Con questa intervista proseguo la mia serie di incontri con alcuni importanti galleristi di Torino, per discutere con loro dello stato dell’arte e del mercato nel capoluogo sabaudo.
Questa volta ho avuto il piacere e l’onore di intervistare un gallerista storico, Antonio Tucci Russo. La galleria di Tucci Russo non ha bisogno di presentazioni. È senz’altro uno spazio imprescindibile per chi ama l’arte, la colleziona oppure ne è solo appassionato.
Di recente, Tucci Russo ha affiancato la storica sede di Torre Pellice con un nuovo spazio in centro a Torino, Chambres D’art. L’ultima mostra in quest’ultima sede è stata un’esposizione di opere di Richard Long.
Qui sotto trovate l’intervista. La risposta all’ultima domanda contiene alcuni spunti a mio parere fondamentali sul tema dei contenuti. Ringraziando Tucci Russo per la sua disponibilità e la profondità delle risposte, vi lascio alla lettura.
Maria Cristina Strati: Negli anni 2000 la città di Torino era riconosciuta come la capitale dell’arte contemporanea in Italia. Oggi purtroppo le cose sono cambiate. Lei come commenta la situazione attuale? Siamo in un momento critico o si intravedono segnali di ripresa?
Antonio Tucci Russo:«Torino sin dalla fine degli anni Sessanta è stata la città che ha ospitato l’Arte Povera, uno dei maggiori movimenti d’avanguardia della seconda metà del secolo scorso. La domanda credo si riferisca non tanto all’arte contemporanea quanto alle strutture e istituzioni che se ne occupano. Per rispondere direi semplicemente che Torino riflette quelle fragilità che ritroviamo anche a livello internazionale, soggette ad alti e bassi come da sempre riscontrato nei tempi moderni».
M.C.S.: Come vede la situazione delle gallerie oggi, a Torino e in Italia?
A.T.R.: «Le gallerie, seppur con difficoltà, hanno tenuto un discorso culturale attivo, un faro luminoso sia per gli artisti che per i collezionisti».
M.C.S.: Che cosa consiglierebbe a un giovane gallerista oggi? Ha senso investire su mostre con curatele raffinate e precise, un concept di mostra, o è meglio puntare sulle fiere?
A.T.R.:: «Le fiere sono diventate una vetrina da cui è difficile prescindere. In questo contesto dipende da quale immagine si vuole dare di sé: galleristi o mercanti».

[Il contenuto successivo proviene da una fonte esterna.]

==> src/i2c_seq_pkg.sv <==
`default_nettype none

package i2c_seq_pkg;

    // command codes carried on the input channel
    typedef enum logic [2:0] {
        CMD_NONE    = 3'd0,
        CMD_START   = 3'd1,
        CMD_STOP    = 3'd2,
        CMD_WRITE   = 3'd3,
        CMD_READ    = 3'd4,
        CMD_RECOVER = 3'd5
    } cmd_t;

    // sequencer state, one-hot
    typedef enum logic [5:0] {
        ST_IDLE    = 6'b000001,
        ST_START   = 6'b000010,
        ST_STOP    = 6'b000100,
        ST_WRITE   = 6'b001000,
        ST_READ    = 6'b010000,
        ST_RECOVER = 6'b100000
    } state_t;

    localparam int PHASE_W = 5;
    localparam int TICK_W  = 16;
    localparam int BYTE_W  = 8;

    localparam logic [TICK_W-1:0] RESET_PHASE_LENGTH = 16'd160;

    // phase numbering
    localparam int RECOVER_PULSES = 9;
    localparam logic [PHASE_W-1:0] BIT_PHASES       = PHASE_W'(2 * BYTE_W);
    localparam logic [PHASE_W-1:0] LAST_BIT_PHASE   = PHASE_W'(2 * BYTE_W - 1);
    localparam logic [PHASE_W-1:0] RECOVER_LAST_PAIR = PHASE_W'(2 * RECOVER_PULSES - 1);
    localparam logic [PHASE_W-1:0] RECOVER_SCL_UP   = PHASE_W'(2 * RECOVER_PULSES);
    localparam logic [PHASE_W-1:0] RECOVER_SDA_UP   = PHASE_W'(2 * RECOVER_PULSES + 1);

    // number of delay phases each command walks through
    function automatic logic [PHASE_W-1:0] phase_total(input state_t st);
        logic [PHASE_W-1:0] n;
        case (st)
            ST_START:   n = 5'd2;
            ST_STOP:    n = 5'd3;
            ST_WRITE:   n = PHASE_W'(2 * BYTE_W + 2);
            ST_READ:    n = PHASE_W'(2 * BYTE_W + 2);
            ST_RECOVER: n = PHASE_W'(2 * RECOVER_PULSES + 3);
            default:    n = 5'd1;
        endcase
        return n;
    endfunction

endpackage

`default_nettype wire

==> src/i2c_master_byte_sequencer.sv <==
// I2C master byte sequencer.
// Every transfer on the s_ channel is one bus tick: it carries the sampled SDA
// level and, in s_tuser, an optional command (start, stop, write byte, read
// byte, bus recovery). A command is taken only while the sequencer is idle;
// commands that arrive while busy are dropped. The sequencer then walks a
// fixed list of delay phases, each cfg phase_length ticks long, and changes
// the open-drain SCL/SDA drive levels at phase ends, sampling SDA there too.
// Every input transfer yields exactly one m_ transfer with the pin drives,
// busy, a one-tick done pulse, the ACK flag of the last write and the byte of
// the last read. Each result is registered in the output register; one
// transfer per cycle is accepted as long as the output side keeps up.
// When m_tready is low with a result held, s_tready drops until that result
// is taken; the state advances only on accepted transfers.
// Reset (aresetn low, synchronous) releases both lines, goes idle, clears the
// ACK flag and read byte and sets phase_length to 160 ticks.
// cfg_wr_en writes phase_length at any clock edge; it should be written idle.
`default_nettype none

module i2c_master_byte_sequencer (
    input  wire logic        aclk,
    input  wire logic        aresetn,
    // configuration
    input  wire logic        cfg_wr_en,
    input  wire logic [15:0] cfg_wr_data,
    // input channel
    input  wire logic        s_tvalid,
    output logic             s_tready,
    input  wire logic [15:0] s_tdata,   // data_byte[7:0], send_ack[8], sda_in[9]
    input  wire logic [2:0]  s_tuser,   // cmd[2:0]
    // result channel
    output logic             m_tvalid,
    input  wire logic        m_tready,
    output logic [15:0]      m_tdata    // scl_out[0], sda_out[1], busy_res[2],
                                        // done_res[3], ack_received[4],
                                        // read_data[12:5]
);
    import i2c_seq_pkg::*;

    logic [TICK_W-1:0]  phase_length_reg;
    state_t             state_reg, state_next;
    logic [PHASE_W-1:0] phase_reg, phase_next;
    logic [TICK_W-1:0]  tick_reg, tick_next;
    logic [BYTE_W-1:0]  shift_reg, shift_next;
    logic               ack_choice_reg, ack_choice_next;
    logic               scl_reg, scl_next;
    logic               sda_reg, sda_next;
    logic               ack_flag_reg, ack_flag_next;
    logic [BYTE_W-1:0]  rdata_reg, rdata_next;
    logic               done_next;
    logic               m_tvalid_reg;
    logic [15:0]        m_tdata_reg;

    cmd_t               cmd;
    logic [BYTE_W-1:0]  data_byte;
    logic               send_ack;
    logic               sda_in;
    logic               accept;
    logic               phase_end;
    logic               last_phase;
    logic [BYTE_W-1:0]  shifted;

    assign cmd       = cmd_t'(s_tuser);
    assign data_byte = s_tdata[7:0];
    assign send_ack  = s_tdata[8];
    assign sda_in    = s_tdata[9];

    // output register: take a new transfer when empty or being drained
    assign s_tready = !m_tvalid_reg || m_tready;
    assign accept   = s_tvalid && s_tready;
    assign m_tvalid = m_tvalid_reg;
    assign m_tdata  = m_tdata_reg;

    // phase timer and end-of-command detection
    assign phase_end  = ({1'b0, tick_reg} + 17'd1) >= {1'b0, phase_length_reg};
    assign last_phase = ({1'b0, phase_reg} + 6'd1) >= {1'b0, phase_total(state_reg)};
    assign shifted    = {shift_reg[BYTE_W-2:0], 1'b0};

    // next state for one tick
    always_comb begin
        state_next      = state_reg;
        phase_next      = phase_reg;
        tick_next       = tick_reg;
        shift_next      = shift_reg;
        ack_choice_next = ack_choice_reg;
        scl_next        = scl_reg;
        sda_next        = sda_reg;
        ack_flag_next   = ack_flag_reg;
        rdata_next      = rdata_reg;
        done_next       = 1'b0;

        if (state_reg == ST_IDLE) begin
            // command launch
            case (cmd)
                CMD_START: begin
                    state_next = ST_START;
                    phase_next = '0;
                    tick_next  = '0;
                    scl_next   = 1'b1;
                    sda_next   = 1'b1;
                end
                CMD_RECOVER: begin
                    state_next = ST_RECOVER;
                    phase_next = '0;
                    tick_next  = '0;
                    scl_next   = 1'b1;
                    sda_next   = 1'b1;
                end
                CMD_STOP: begin
                    state_next = ST_STOP;
                    phase_next = '0;
                    tick_next  = '0;
                    sda_next   = 1'b0;
                end
                CMD_WRITE: begin
                    state_next = ST_WRITE;
                    phase_next = '0;
                    tick_next  = '0;
                    shift_next = data_byte;
                    sda_next   = data_byte[BYTE_W-1];
                end
                CMD_READ: begin
                    state_next      = ST_READ;
                    phase_next      = '0;
                    tick_next       = '0;
                    shift_next      = '0;
                    ack_choice_next = send_ack;
                    sda_next        = 1'b1;
                end
                default: begin
                end
            endcase
        end else if (phase_end) begin
            tick_next = '0;
            // pin changes at the end of each phase
            case (state_reg)
                ST_START: begin
                    if (phase_reg == '0) begin
                        sda_next = 1'b0;
                    end else begin
                        scl_next = 1'b0;
                    end
                end
                ST_STOP: begin
                    if (phase_reg == 5'd0) begin
                        scl_next = 1'b1;
                    end else if (phase_reg == 5'd1) begin
                        sda_next = 1'b1;
                    end
                end
                ST_WRITE: begin
                    if (phase_reg < BIT_PHASES) begin
                        if (!phase_reg[0]) begin
                            scl_next = 1'b1;
                        end else begin
                            scl_next   = 1'b0;
                            shift_next = shifted;
                            sda_next   = (phase_reg == LAST_BIT_PHASE) ? 1'b1
                                                                       : shifted[BYTE_W-1];
                        end
                    end else if (phase_reg == BIT_PHASES) begin
                        scl_next = 1'b1;
                    end else begin
                        ack_flag_next = !sda_in;
                        scl_next      = 1'b0;
                    end
                end
                ST_READ: begin
                    if (phase_reg < BIT_PHASES) begin
                        if (!phase_reg[0]) begin
                            scl_next = 1'b1;
                        end else begin
                            shift_next = {shift_reg[BYTE_W-2:0], sda_in};
                            scl_next   = 1'b0;
                            if (phase_reg == LAST_BIT_PHASE) begin
                                sda_next = !ack_choice_reg;
                            end
                        end
                    end else if (phase_reg == BIT_PHASES) begin
                        scl_next = 1'b1;
                    end else begin
                        scl_next   = 1'b0;
                        sda_next   = 1'b1;
                        rdata_next = shift_reg;
                    end
                end
                ST_RECOVER: begin
                    if (phase_reg <= RECOVER_LAST_PAIR) begin
                        if (!phase_reg[0]) begin
                            scl_next = 1'b0;
                        end else if (phase_reg < RECOVER_LAST_PAIR) begin
                            scl_next = 1'b1;
                        end else begin
                            sda_next = 1'b0;
                        end
                    end else if (phase_reg == RECOVER_SCL_UP) begin
                        scl_next = 1'b1;
                    end else if (phase_reg == RECOVER_SDA_UP) begin
                        sda_next = 1'b1;
                    end
                end
                default: begin
                end
            endcase
            // advance, or finish the command
            if (last_phase) begin
                state_next = ST_IDLE;
                phase_next = '0;
                done_next  = 1'b1;
            end else begin
                phase_next = phase_reg + 5'd1;
            end
        end else begin
            tick_next = tick_reg + 16'd1;
        end
    end

    // configuration register
    always_ff @(posedge aclk) begin
        if (!aresetn) begin
            phase_length_reg <= RESET_PHASE_LENGTH;
        end else if (cfg_wr_en) begin
            phase_length_reg <= cfg_wr_data;
        end
    end

    // sequencer state, advanced once per accepted transfer
    always_ff @(posedge aclk) begin
        if (!aresetn) begin
            state_reg      <= ST_IDLE;
            phase_reg      <= '0;
            tick_reg       <= '0;
            shift_reg      <= '0;
            ack_choice_reg <= 1'b0;
            scl_reg        <= 1'b1;
            sda_reg        <= 1'b1;
            ack_flag_reg   <= 1'b0;
            rdata_reg      <= '0;
        end else if (accept) begin
            state_reg      <= state_next;
            phase_reg      <= phase_next;
            tick_reg       <= tick_next;
            shift_reg      <= shift_next;
            ack_choice_reg <= ack_choice_next;
            scl_reg        <= scl_next;
            sda_reg        <= sda_next;
            ack_flag_reg   <= ack_flag_next;
            rdata_reg      <= rdata_next;
        end
    end

    // result register
    always_ff @(posedge aclk) begin
        if (!aresetn) begin
            m_tvalid_reg <= 1'b0;
        end else if (accept) begin
            m_tvalid_reg <= 1'b1;
        end else if (m_tready) begin
            m_tvalid_reg <= 1'b0;
        end
    end

    always_ff @(posedge aclk) begin
        if (accept) begin
            m_tdata_reg <= {3'b000, rdata_next, ack_flag_next, done_next,
                            (state_next != ST_IDLE), sda_next, scl_next};
        end
    end

endmodule

`default_nettype wire

==> config.mk <==
export PLATFORM = sky130hd
export DESIGN_NAME = i2c_master_byte_sequencer
export DESIGN_NICKNAME = d
export VERILOG_FILES = /design/src/i2c_seq_pkg.sv /design/src/i2c_master_byte_sequencer.sv
export SDC_FILE = /design/constraint.sdc
export NUM_CORES = 1
export LEC_CHECK = 0
export ABC_AREA = 0
export BUFFER_PORTS_ARGS = -buffer_cell sky130_fd_sc_hd__buf_2
export CAP_MARGIN = 20
export CORE_MARGIN = 2
export CORE_UTILIZATION = 59
export DETAILED_ROUTE_END_ITERATION = 10
export HOLD_SLACK_MARGIN = 0.12
export PLACE_DENSITY = 0.81
export SKIP_LAST_GASP = 1
export SYNTH_ARGS = -nofsm -noshare
export SYNTH_HDL_FRONTEND = slang
export SYNTH_SLANG_ARGS = --single-unit
export TNS_END_PERCENT = 10
==> constraint.sdc <==
create_clock -name aclk -period 3.7 [get_ports aclk]
set_input_delay 0.185 -clock aclk [delete_from_list [all_inputs] [get_ports aclk]]
set_output_delay 0.185 -clock aclk [all_outputs]
set_load 0.02 [all_outputs]
After elaboration in Yosys (flattened, before gate mapping)
Index checks and enable logic that the tools add are counted.
Word-level totals
  output and inout bits: 18
  register bits: 77
  bits of input ports: 40
  logic and storage cells: 129
Cells by class
  bitwise logic cells: 1
  mux-type cells: 65
  reductions and logical operators: 18
  $add $sub $neg: 4
  $lt $le $gt $ge: 5
  equal/unequal tests: 23
Operators with widths (number)
  $mux W8: 11
  $mux W16: 3
  $mux W1: 37
  $pmux W8 S2: 2
  $pmux W6 S5: 1
  $mux W5: 4
  $pmux W5 S4: 1
  $mux W6: 3
  $add A16 B1 Y17 const B: 1
  $ge A17 B16 Y1: 1
  $add A16 B1 Y16 const B: 1
  $eq A5 B5 Y1 const B: 3
  $ne A3 B3 Y1 const B: 4
  $lt A5 B5 Y1 const B: 2
  $reduce_and A8 Y1: 1
  $add A5 B1 Y6 const B: 1
  $eq A3 B2 Y1 const B: 2
  $eq A3 B3 Y1 const B: 2
  $eq A6 B1 Y1 const B: 1
  $eq A6 B2 Y1 const B: 1
  $eq A6 B3 Y1 const B: 1
  $eq A6 B4 Y1 const B: 1
  $eq A6 B5 Y1 const B: 1
  $eq A6 B6 Y1 const B: 1
  24 further kinds: 30

Longest topological paths before layout
  depth after elaboration: 8
  mapped depth: 14
  mapped depth without buffers: 12

Worst setup path before layout
No wires, ideal clock.
  kind: reg-to-reg
  start point: register tick_reg[2]
  end point: register m_tdata_reg[10], in the netlist m_tdata[10], data pin
  path buffers: 1
  setup slack: 0.426 ns
  setup time: 0.260 ns
  cell stages (with the launch flop): 14
  arrival: 3.014 ns
  clock period less this slack: 3.274 ns
  required time: 3.440 ns
  path through: dfxtp_1 > and4_1 > buf_6 > nand4_1 > nor2_1 > nand3_1 > xnor2_1 > ha_1 > nand2_1 > nor4_1 > o22a_1 > o31ai_1 > a21oi_2 > mux2_2
On the way
  cells in the longest elaborated chain, start to end: 4
RTL lines
  start: declaration: RTL line i2c_master_byte_sequencer.sv:42  | logic [TICK_W-1:0] tick_reg, tick_next;
  start signal: assignment: RTL line i2c_master_byte_sequencer.sv:241  | tick_reg <= tick_next;
  $add A16 B1 Y17: RTL line i2c_master_byte_sequencer.sv:74  | assign phase_end = ({1'b0, tick_reg} + 17'd1) >= {1'b0, phase_length_reg};
  $ge A17 B16 Y1: RTL line i2c_master_byte_sequencer.sv:74
  $mux W8: RTL line i2c_master_byte_sequencer.sv:132  | end else if (phase_end) begin
  $mux W8: RTL line i2c_master_byte_sequencer.sv:91  | if (state_reg == ST_IDLE) begin
  via rdata_next[5]: RTL line i2c_master_byte_sequencer.sv:48  | logic [BYTE_W-1:0] rdata_reg, rdata_next;
  end signal: assignment: RTL line i2c_master_byte_sequencer.sv:264  | m_tdata_reg <= {3'b000, rdata_next, ack_flag_next, done_next,
  end: declaration: RTL line i2c_master_byte_sequencer.sv:51  | logic [15:0] m_tdata_reg;
The timed path passes the listed nets, and every way through them passes these cells.
A chain may end at the register's enable or synchronous reset.

Worst setup path in the final report
  start point: register tick_reg[2]
  end point: register state_reg[3]
On the way
  cells in the longest elaborated chain, start to end: 4
RTL lines
  $add A16 B1 Y17: RTL line i2c_master_byte_sequencer.sv:74
  $ge A17 B16 Y1: RTL line i2c_master_byte_sequencer.sv:74
  $mux W6: RTL line i2c_master_byte_sequencer.sv:132
  $mux W6: RTL line i2c_master_byte_sequencer.sv:91
  end signal: assignment: RTL line i2c_master_byte_sequencer.sv:239  | state_reg <= state_next;
  end: declaration: RTL line i2c_master_byte_sequencer.sv:40  | state_t state_reg, state_next;
Every way passes these cells.

==> results.tsv <==
metric	value	unit
synth top area cells	sky130_fd_sc_hd__dfxtp_1 (27%), sky130_fd_sc_hd__edfxtp_1 (8.1%), sky130_fd_sc_hd__ha_1 (6.8%)	
Yosys warnings	0	
final count of hold timing violations	0	
FFs w/ async S/R, synth	0	%
post-synth top area share	26.7	%
register area share after synthesis	34.9	%
Commonest cells post-synth	sky130_fd_sc_hd__dfxtp_1 (64), sky130_fd_sc_hd__nand2_1 (44), sky130_fd_sc_hd__nor2_1 (40)	
CTS clk-pin slew, worst paths	0.09	ns
die footprint	0.00886	mm^2
postcts setup bufs	0	
Most used DFF post-synth	sky130_fd_sc_hd__dfxtp_1	
count of antenna diodes in the layout	0	
via-per-instance ratio	6.25	
Post-Syn Instances	540	
overflow left after global routing	0	
CTS H-Tree Depth	3	
global-route wire length before repair	20000	um
maximum number of pins on one net before global-route repair	34	
synthesized cell area	0.00479	mm^2
number of cells on the worst hold path	3	
TritonCTS Sinks	77	
CP required	3.94	ns
distinct cell type count after synthesis	72	
internal power contribution	1.27	mW
vias in the first global route	4132	
max-cap violations	0	
Critical Path Start Type	flop	
insertion delay to the later sink of the worst-skew pair	0.36	ns
Iteration-0 DRC Markers	449	
HPWL after detailed placement	8740	um
total wirelength of the detailed-routed design	12300	um
final antenna-violating net count	0	
number of setup violations in the final report	0	
Tcrit/Tclk final	98.5	%
average cell area after synthesis	8.88	um^2
cell count after placement	677	
final worst clock skew	0.00873	ns
area added between synthesis and finish	14.8	%
die height	94.1	um
die outline width	94.1	um
final critical delay including setup and external delays	3.64	ns
TritonRoute pass-1 iters	5	
count of state elements after synthesis	77	
Arrival @ worst endpoint	3.88	ns
Post-synth EDFFs	13	
count of cells along the worst register-to-register path	13	
clk buf depth	2	
class of the tightest hold or removal check	primary input to flop	
filler instances	626	
cell type with the highest aggregate area in the netlist	sky130_fd_sc_hd__dfxtp_1	
switching fraction of total power	32.0	%
number of core rows	32	
net switching power	596	uW
post-route total power	1.87	mW
most repeated cell in the gate-level netlist after synthesis	sky130_fd_sc_hd__dfxtp_1	
filler-free cell count of the finished design	712	
initial antenna violation count	0	
Max Clock Freq	274	MHz
reported leakage power	2.26	nW
total CTS buffers	9	
combinational group share of total power	18.1	%
outcome	complete, no violations	
RSZ-0062 raised after global routing	true	
Root Buffer Master	sky130_fd_sc_hd__clkbuf_8	
starting density of the core	61.4	%
area inside the core boundary	0.00781	mm^2
drt drc	0	
Worst Max-Slew Pin Slew	0.850	ns
clock power share	32.7	%
cell area power density	339	mW/mm^2
total I/O pin count	58	
combined global-route utilization of all metal layers	28.7	%
total count of max-transition violations in the final report	0	
count of port buffers added during placement	48	
largest fanout of any net on the critical path	7	
detail-routed net length per standard cell	17.3	um
capturing element type of the critical path	flop	
critical path class	flop to flop	
worst vdd ir	225	uV
Rel. slew slack	43.1	%
DR vias	4451	
Final Wtd Congestion	0.897	
nets@finish	671	
fraction of final layout cells sized beyond drive strength 1	16.9	%
clock tree from TritonCTS	yes	
sequential fraction of design power	49.3	%
[kinds of logic (layout without fill, tap and decap cells)]
group | after synthesis | count (layout) | synth area share [%]
AOI/OAI and AO/OA | 130 | 130 | 20.5
adders and majority gates | 26 | 26 | 6.79
DFF | 77 | 77 | 34.9
and+or+nand+nor | 186 | 186 | 20.8
other | 1 | 3 | 0.0782
muxes | 38 | 38 | 8.17
xor gates and xnor gates | 16 | 16 | 2.92
buffers and inverters | 66 | 134 | 5.95
[power by group through the flow]
| stage | clock network (mW) | logic, mW | registers, mW |
|---|---|---|---|
| after global routing | 0.645 | 0.372 | 0.924 |
| after detailed placement | 0 | 0.315 | 0.937 |
| after global placement | 0 | 0.308 | 0.935 |
| final | 0.609 | 0.337 | 0.919 |
| after CTS | 0.612 | 0.332 | 0.918 |
| after floorplan | 0 | 0.217 | 0.943 |
[repair_timing]
item	in CTS	in global routing
gates resized for setup	0	1
hold buffers	19	0
hold endpoints to repair	20	0
setup endpoints to repair	0	40
[metal layers]
metal,vias to the layer above,wire [um],global-route usage [%]
met1,2114,5350,39.2
met3,22,767,4.17
li1,2158,-,-
met5,-,0,0
met4,0,250,12.0
met2,157,5930,45.5
[layout by cell type (no fill, tap or decap), types with 14 or more instances in the layout]
cell	n
sky130_fd_sc_hd__dfxtp_1	64
sky130_fd_sc_hd__nor3_1	18
sky130_fd_sc_hd__nand4_1	15
sky130_fd_sc_hd__inv_1	36
sky130_fd_sc_hd__o21ai_0	16
sky130_fd_sc_hd__ha_1	26
sky130_fd_sc_hd__dlygate4sd3_1	19
sky130_fd_sc_hd__nand2_1	44
sky130_fd_sc_hd__mux2i_1	29
sky130_fd_sc_hd__buf_4	14
sky130_fd_sc_hd__a21oi_1	16
sky130_fd_sc_hd__nor2_1	40
sky130_fd_sc_hd__buf_2	48
[path summary, 6_finish.rpt]
check	slack (ns)	startpoint	endpoint
hold reg to reg	0.47	rdata_reg[2]	rdata_reg[2]
setup reg to reg	0.06	tick_reg[2]	state_reg[3]
hold / removal	0.13	s_tuser[0]	state_reg[3]
setup / recovery	0.06	tick_reg[2]	state_reg[3]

M.C.S.: A suo parere, che cosa è possibile fare, concretamente, per educare il pubblico al gusto, e far comprendere il valore della cultura? L’aspetto culturale e il mercato, dal suo punto di vista, possono andare di pari passo o sono due scelte contrapposte?
A.T.R.:: «Il pubblico è un insieme di persone che sono formate dal sociale e crescono maturando degli interessi autonomi che nello specifico possono rivolgersi all’aspetto culturale, al valore economico delle cose o a entrambi. Le gallerie e le istituzioni devono riuscire a trasmettere un credo, quindi qualità e non tendenze di moda e speculazioni di mercato, per poter dare nel tempo il giusto messaggio. Aggiungerei anche la funzione dei media. Dovrebbero ritornare a parlare dei contenuti e non soltanto del valore economico dell’opera d’arte».